- [Your objective]: From the first line to the last, print the listing exactly.
# # # # # # #
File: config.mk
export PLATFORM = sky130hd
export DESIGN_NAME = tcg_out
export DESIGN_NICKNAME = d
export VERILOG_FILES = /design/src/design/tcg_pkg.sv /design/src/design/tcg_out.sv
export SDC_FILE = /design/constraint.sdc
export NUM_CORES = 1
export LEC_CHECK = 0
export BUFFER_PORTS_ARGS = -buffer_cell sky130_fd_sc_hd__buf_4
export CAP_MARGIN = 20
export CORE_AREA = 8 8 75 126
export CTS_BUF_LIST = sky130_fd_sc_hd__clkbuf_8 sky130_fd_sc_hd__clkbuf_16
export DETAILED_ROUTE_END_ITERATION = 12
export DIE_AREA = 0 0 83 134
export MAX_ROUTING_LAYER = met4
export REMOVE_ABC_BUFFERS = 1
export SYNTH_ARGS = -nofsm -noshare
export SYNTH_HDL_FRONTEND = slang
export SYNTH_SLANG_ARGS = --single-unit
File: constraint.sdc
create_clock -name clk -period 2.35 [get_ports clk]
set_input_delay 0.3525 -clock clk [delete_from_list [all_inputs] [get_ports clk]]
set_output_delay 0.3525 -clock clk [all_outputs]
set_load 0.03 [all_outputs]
# # # # # # #
- [Result below]:
File: config.mk
export PLATFORM = sky130hd
export DESIGN_NAME = tcg_out
export DESIGN_NICKNAME = d
export VERILOG_FILES = /design/src/design/tcg_pkg.sv /design/src/design/tcg_out.sv
export SDC_FILE = /design/constraint.sdc
export NUM_CORES = 1
export LEC_CHECK = 0
export BUFFER_PORTS_ARGS = -buffer_cell sky130_fd_sc_hd__buf_4
export CAP_MARGIN = 20
export CORE_AREA = 8 8 75 126
export CTS_BUF_LIST = sky130_fd_sc_hd__clkbuf_8 sky130_fd_sc_hd__clkbuf_16
export DETAILED_ROUTE_END_ITERATION = 12
export DIE_AREA = 0 0 83 134
export MAX_ROUTING_LAYER = met4
export REMOVE_ABC_BUFFERS = 1
export SYNTH_ARGS = -nofsm -noshare
export SYNTH_HDL_FRONTEND = slang
export SYNTH_SLANG_ARGS = --single-unit
File: constraint.sdc
create_clock -name clk -period 2.35 [get_ports clk]
set_input_delay 0.3525 -clock clk [delete_from_list [all_inputs] [get_ports clk]]
set_output_delay 0.3525 -clock clk [all_outputs]
set_load 0.03 [all_outputs]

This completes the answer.